The advent of the femtosecond laser offers a potential improvement on the already successful cataract surgery. In an age with educated patients who desire the latest surgical technology, it is important that ophthalmologists offer innovative methods that are novel and proven to be of clinical benefit. This study found that postoperative visual outcomes, refractive outcomes, and intraoperative complications were similar between the different methods of cataract surgery with and without femtosecond laser use. The overall postoperative complication rate was higher in those with femtosecond laser assistance, largely due to minor laser-specific complications, with worse initial postoperative visual acuity due to corneal edema, early PCO, and uveitis. Based on these results, there is no evidence that FLACS is superior in comparison to CPCS. However, both options offer excellent visual outcomes and low complication rates.
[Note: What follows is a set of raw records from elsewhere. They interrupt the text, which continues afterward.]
## tundra
Design apb_wrapper, start of the top module:
module apb_wrapper#(parameter addr_width = 5, data_width = 16)(
    input bit pclk,                   
    input bit preset_n,               
    input logic transfer,  
    input logic [addr_width - 1 : 0] apb_paddr,  
    input logic [data_width - 1 : 0] apb_pwdata,  
    input logic apb_control ,         
    output logic [data_width - 1 : 0] apb_spwdata,   
    output logic [data_width - 1 : 0] apb_prdata  
    );
Size in the first run: roughly 1200 cells after synthesis, about 570 flip-flops, roughly 57 I/O pins, about 21000 µm² of cells after synthesis.
==> flow/config.mk <==
export PLATFORM = sky130hd
export DESIGN_NAME = apb_wrapper
export DESIGN_NICKNAME = apb_wrapper
export VERILOG_FILES = /design/flow/design.v
export SDC_FILE = /design/flow/constraint.sdc
export NUM_CORES = 4
export LEC_CHECK = 0
export ABC_AREA = 0
export CAP_MARGIN = 20
export CORE_MARGIN = 2
export CORE_UTILIZATION = 40
export GPL_ROUTABILITY_DRIVEN = 0
export GPL_TIMING_DRIVEN = 0
export MIN_ROUTING_LAYER = met2
export SLEW_MARGIN = 20
export TNS_END_PERCENT = 95
==> flow/constraint.sdc <==
create_clock -name core_clock -period 4.24 [get_ports {pclk}]
set_input_delay 0.8480 -clock core_clock [delete_from_list [all_inputs] [get_ports {pclk}]]
set_output_delay 0.8480 -clock core_clock [all_outputs]
set_load 0.01 [all_outputs]
run.sh (not shown) runs the stock make flow with config.mk's settings and CLKGATE_MAP_FILE=.
Finished, but not clean: tundra, with setup timing.
For fjord, these inputs were changed with respect to tundra:
Settings: TNS_END_PERCENT removed (was 95); ABC_AREA removed (was 0); MIN_ROUTING_LAYER removed (was met2); SETUP_SLACK_MARGIN newly set to -0.35; GPL_ROUTABILITY_DRIVEN removed (was 0); GPL_TIMING_DRIVEN removed (was 0); the clock period (ns, I/O delays scaled along) changed from 4.24 to 3.86.
--- outcome ---
No stage failed in fjord, and the final checks on the layout all came back clean. Layout checks on tundra: not met. Flow itself completed; violations: setup timing. From tundra to fjord the numbers moved as follows: critical-path maximum fanout went up by 1, routed wire length now smaller, wire length per cell shrank by 16%, setup slack after layout went up. Delta(worst endpoint data arrival time, fjord - tundra) < 0. Taking tundra as the reference, in fjord normalized max-slew margin went up 13 points, cell area went up 1.1%. Compared with tundra, fjord is the more power-hungry design. Of tundra and fjord, the run reporting the higher global routing usage summed across all routing layers was tundra.

---

== run A ==
The RTL this note starts from:
==> flow/design.v <==
`timescale 1ns / 1ps
module apb_master#(parameter addr_width =5 , data_width = 16) (
    input bit pclk,                   
    input bit preset_n,               
    input logic pready,               
    input logic transfer,             
    input logic [data_width - 1 : 0] prdata,  
    input logic [addr_width - 1 : 0] apb_paddr,  
    input logic [data_width - 1 : 0] apb_pwdata,  
    input logic apb_control,          
    output logic [addr_width - 1 : 0] paddr,  
    output logic pselx,               
    output bit penable,               
    output logic pwrite,              
    output logic [data_width - 1 : 0] pwdata,  
    output logic [data_width / 8 - 1 : 0] pstrb,  
    output logic [data_width - 1 : 0] apb_prdata  
);
localparam logic [2:0] idle   = 3'b001;  
localparam logic [2:0] setup  = 3'b010;  
localparam logic [2:0] access = 3'b100;  
logic [2:0] present_state, next_state;   
logic [data_width - 1 : 0] temp_apb_prdata;
always_ff @(posedge pclk, negedge preset_n) begin
    if (!preset_n)
        present_state <= idle;       
    else
        present_state <= next_state;  
end
always_comb begin
    case (present_state)
        idle: begin
            if (transfer) begin
                next_state = setup;
            end else begin
                next_state = idle;
            end
        end
        setup: begin
            if (transfer) begin 
                next_state = access;
            end else begin
                next_state = idle;
            end
        end
        access: begin
            if (pready == 'b1) begin
                next_state = idle;
            end else begin
                next_state = access;  
            end
        end
        default: next_state = idle;   
    endcase
end
always_comb begin
    case (present_state)
        idle: begin
            pselx   = 'b0;   
            penable = 'b0;   
        end
        setup: begin
            pselx   = 'b1;   
            penable = 'b0;   
        end
        access: begin
            pselx   = 'b1;   
            penable = 'b1;   
        end
        default: begin
            pselx   = 'b0;
            penable = 'b0;
        end
    endcase
end           
always_comb begin
    if ((present_state == setup) || (present_state == access)) begin
        paddr = apb_paddr;  
        if (apb_control) begin  
            pwdata = apb_pwdata;
        end else begin  
            pwdata = 'b0;
        end
    end else begin  
        paddr = 'b0;
        pwdata = 'b0;
    end
end
always_ff @(posedge pclk, negedge preset_n) begin
    if (!preset_n) begin
        temp_apb_prdata <= '0;
    end else if (pready && !apb_control) begin
        temp_apb_prdata <= prdata;
    end
end
always_comb begin
    if (pwrite && pselx && penable) begin
        pstrb = {data_width / 8 {1'b1}};
    end else begin
        pstrb = 'b0;  
    end
end
assign pwrite = apb_control;
assign apb_prdata=temp_apb_prdata;
endmodule
`timescale 1ns / 1ps
module apb_slave#(
    parameter addr_width = 5,
    parameter data_width = 16
)(
    input  logic pclk,
    input  logic preset_n,
    input  logic pselx,
    input  logic penable,
    input  logic pwrite,
    input  logic [addr_width - 1 : 0] paddr,
    input  logic [data_width - 1 : 0] pwdata,
    output logic [data_width - 1 : 0] apb_spwdata,
    output logic [data_width - 1 : 0] prdata,
    output logic pready
);
    logic [data_width-1:0] mem [0:2**addr_width]; 
    typedef enum logic [1:0] {
        IDLE = 2'b00,
        SETUP = 2'b01,
        ACCESS = 2'b10
    } state_t;
    state_t present_state, next_state;
    always_ff @(posedge pclk or negedge preset_n) begin
        if (!preset_n)
            present_state <= IDLE;
        else
            present_state <= next_state;
    end 
    always_comb begin
        case (present_state)
            IDLE: begin
                if (pselx && !penable)  
                    next_state = SETUP;
                else
                    next_state = IDLE;
            end
            SETUP: begin
                if (pselx && penable)  
                    next_state = ACCESS;
                else
                    next_state = IDLE;
            end
            ACCESS: begin
                if (!pselx)  
                    next_state = IDLE;
                else
                    next_state = SETUP;  
            end
            default: next_state = IDLE;
        endcase
    end
    always_ff @(posedge pclk or negedge preset_n) begin
        if (!preset_n)
            pready <= 1'b0;
        else if (present_state == ACCESS)
            pready <= 1'b1;
        else
            pready <= 1'b0;
    end
    always_ff @(posedge pclk) begin
       if (pready && pwrite) begin
            mem[paddr] <= pwdata;
            apb_spwdata <= pwdata;
        end
    end
    always_ff @(posedge pclk) begin
        if (pready && !pwrite)
            prdata <= mem[paddr];
    end
endmodule
`timescale 1ns / 1ps
module apb_wrapper#(parameter addr_width = 5, data_width = 16)(
    input bit pclk,                   
    input bit preset_n,               
    input logic transfer,  
    input logic [addr_width - 1 : 0] apb_paddr,  
    input logic [data_width - 1 : 0] apb_pwdata,  
    input logic apb_control ,         
    output logic [data_width - 1 : 0] apb_spwdata,   
    output logic [data_width - 1 : 0] apb_prdata  
    );
    logic [addr_width-1:0] paddr;
    logic pselx;
    bit penable;
    logic pwrite;
    logic [data_width-1:0] pwdata;
    logic [data_width/8-1:0] pstrb; 
    logic                    pready;
    logic [data_width -1:0]  prdata;
    apb_master #(.addr_width(addr_width), .data_width(data_width)) DUT (
        .pclk(pclk),
        .preset_n(preset_n),
        .pready(pready),
        .transfer(transfer),
        .prdata(prdata),
        .apb_paddr(apb_paddr),
        .apb_pwdata(apb_pwdata),
        .apb_control(apb_control),
        .paddr(paddr),
        .pselx(pselx),
        .penable(penable),
        .pwrite(pwrite),
        .pwdata(pwdata),
        .pstrb(pstrb),
        .apb_prdata(apb_prdata)
    );
     apb_slave #(
        .addr_width(addr_width),
        .data_width(data_width)
    ) dut (
        .pclk       (pclk),
        .preset_n   (preset_n),
        .pselx      (pselx),
        .penable    (penable),
        .pwrite     (pwrite),
        .paddr      (paddr),
        .pwdata     (pwdata),
        .apb_spwdata(apb_spwdata),
        .prdata     (prdata),
        .pready     (pready)
    );
endmodule
make LEC_CHECK=0 CAP_MARGIN=20 CORE_MARGIN=4 CORE_UTILIZATION=36 CTS_CLUSTER_SIZE=53 MIN_ROUTING_LAYER=met2 SLEW_MARGIN=10 finish   # period 5.68 ns
Inputs modified between run A and run B:
- SLEW_MARGIN changed from 10 to 20
- CORE_UTILIZATION changed from 36 to 66
- MIN_ROUTING_LAYER removed (was met2)
- CTS_CLUSTER_SIZE removed (was 53)
- CORE_MARGIN changed from 4 to 2
- the clock period (ns, I/O delays scaled along) changed from 5.68 to 2.45
Results
- Run B finished all stages; layout check result: FAIL, due to negative setup slack.
- Summary: with run A as the reference, total internal power in run B moved up by more than 100%.
- A path type of the worst min-delay path of flop to flop is what run A shows, while input port to async pin belongs to run B.
- Fraction of standard cell area that is sequential, run A and run B: larger value in run A
- For run B, the layer with the highest usage after global routing was met2, unlike run A, where it was met3.
- Run A → run B: via count of the routed design fell by 15%; actual transition at the worst max-transition pin lower; count of non-filler cells in the finished layout saw a decrease; non-clock buffer count increased 160.
- From run A to run B the numbers moved as follows: worst path buffer plus inverter count now sits higher; total power rose 11 mW; area of all placed cells without fillers climbed about 5.5%; chip footprint dropped 0.030 sq mm.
1. Grewal DS, et al. Femtosecond laser-assisted cataract surgery—current status and future directions. Surv Ophthalmol. 2016;61:103–131.

2. Donaldson KE, et al. Femtosecond laser- assisted cataract surgery. J Cataract Refract Surg. 2013;39:1753–1763.
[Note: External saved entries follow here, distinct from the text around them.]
==> run a: inputs <==
Design CONV, start of the top module:
module  CONV(
	input				clk,
	input				rst_n,
	input 				mode,
	input       		in_valid,
	output reg			out_valid,
	output 		[13:0] 	AWADDR,
	output		 [7:0] 	AWLEN,
	output 				AWVALID,
	input 				AWREADY,
	output reg  [31:0]	WDATA,
	output 				WVALID,
	input 				WREADY,
	output 		[13:0] 	ARADDR,
	output 		 [7:0] 	ARLEN,
	output 				ARVALID,
	input 				ARREADY,
	input		[31:0] 	RDATA,
	input 				RVALID,
	output reg			RREADY
);
make LEC_CHECK=0 ABC_AREA=0 CAP_MARGIN=20 CELL_PAD_IN_SITES_DETAIL_PLACEMENT=0 CORE_ASPECT_RATIO=0.54 CORE_MARGIN=2 CORE_UTILIZATION=72 CTS_CLUSTER_DIAMETER=88 CTS_CLUSTER_SIZE=49 GPL_ROUTABILITY_DRIVEN=1 PLACE_DENSITY_LB_ADDON=0.27 SETUP_SLACK_MARGIN=3.61 SLEW_MARGIN=10 TNS_END_PERCENT=80 finish   # period 12.4 ns
run.sh (not shown) runs the stock make flow with config.mk's settings and CLKGATE_MAP_FILE=.
==> inputs of run b, as changes to run a <==
==> flow/config.mk (replaced) <==
export PLATFORM = sky130hd
export DESIGN_NAME = CONV
export DESIGN_NICKNAME = CONV
export VERILOG_FILES = /design/flow/design.v
export SDC_FILE = /design/flow/constraint.sdc
export NUM_CORES = 4
export LEC_CHECK = 0
export ABC_AREA = 1
export CAP_MARGIN = 20
export CELL_PAD_IN_SITES_DETAIL_PLACEMENT = 0
export CORE_MARGIN = 2
export CORE_UTILIZATION = 22
export CTS_CLUSTER_DIAMETER = 355
export CTS_CLUSTER_SIZE = 99
export GPL_ROUTABILITY_DRIVEN = 1
export PLACE_DENSITY_LB_ADDON = 0.3
export SLEW_MARGIN = 20
export TNS_END_PERCENT = 15
==> comparison table <==
metric                                                  run b           run a
Outcome                                        finished clean  finished clean
Post-Synthesis Cells                                     3429            2882
Setup Buffers After CTS                                     0               6
Chip area in the Yosys report                      24820 um^2      24170 um^2
Buffers and inverters on the worst path                     8               5
Detail-routed net length per standard cell           16.06 um        21.32 um
Wire length on met1                                  38460 um        28690 um
DR WL met3                                            3766 um        10450 um
Post-layout min period                                9783 ps         8755 ps
Critical path peak fanout                                  10              18
DP Area                                            27230 um^2      25250 um^2
Worst reg-to-reg path cell count                           30              27
Register area share after synthesis                    16.26%          16.70%
Max-Slew Margin vs Limit                               27.85%          29.23%
Count of placed standard cells including taps            4940            3321
Reg2reg setup slack                                   3130 ps         3830 ps
Number of tapcells                                       1500             459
3. Nagy ZZ, et al. Comparison of intraocular lens decentration parameters after femtosecond and manual capsulotomies. J Refract Surg. 2011;27:564–569.

4. Friedman NJ, et al. Femtosecond laser capsulotomy. J Cataract Refract Surg. 2011;37: 1189–1198.

5. Qian DW, et al. Femtosecond laser capsulotomy versus manual capsulotomy: a meta-analysis. Int J Ophthalmol. 2016;9:453–458. 6. Schultz T, et al. Changes in prostaglandin levels in patients undergoing femtosecond laser-assisted cataract surgery. J Refract Surg. 2013;29:742–7.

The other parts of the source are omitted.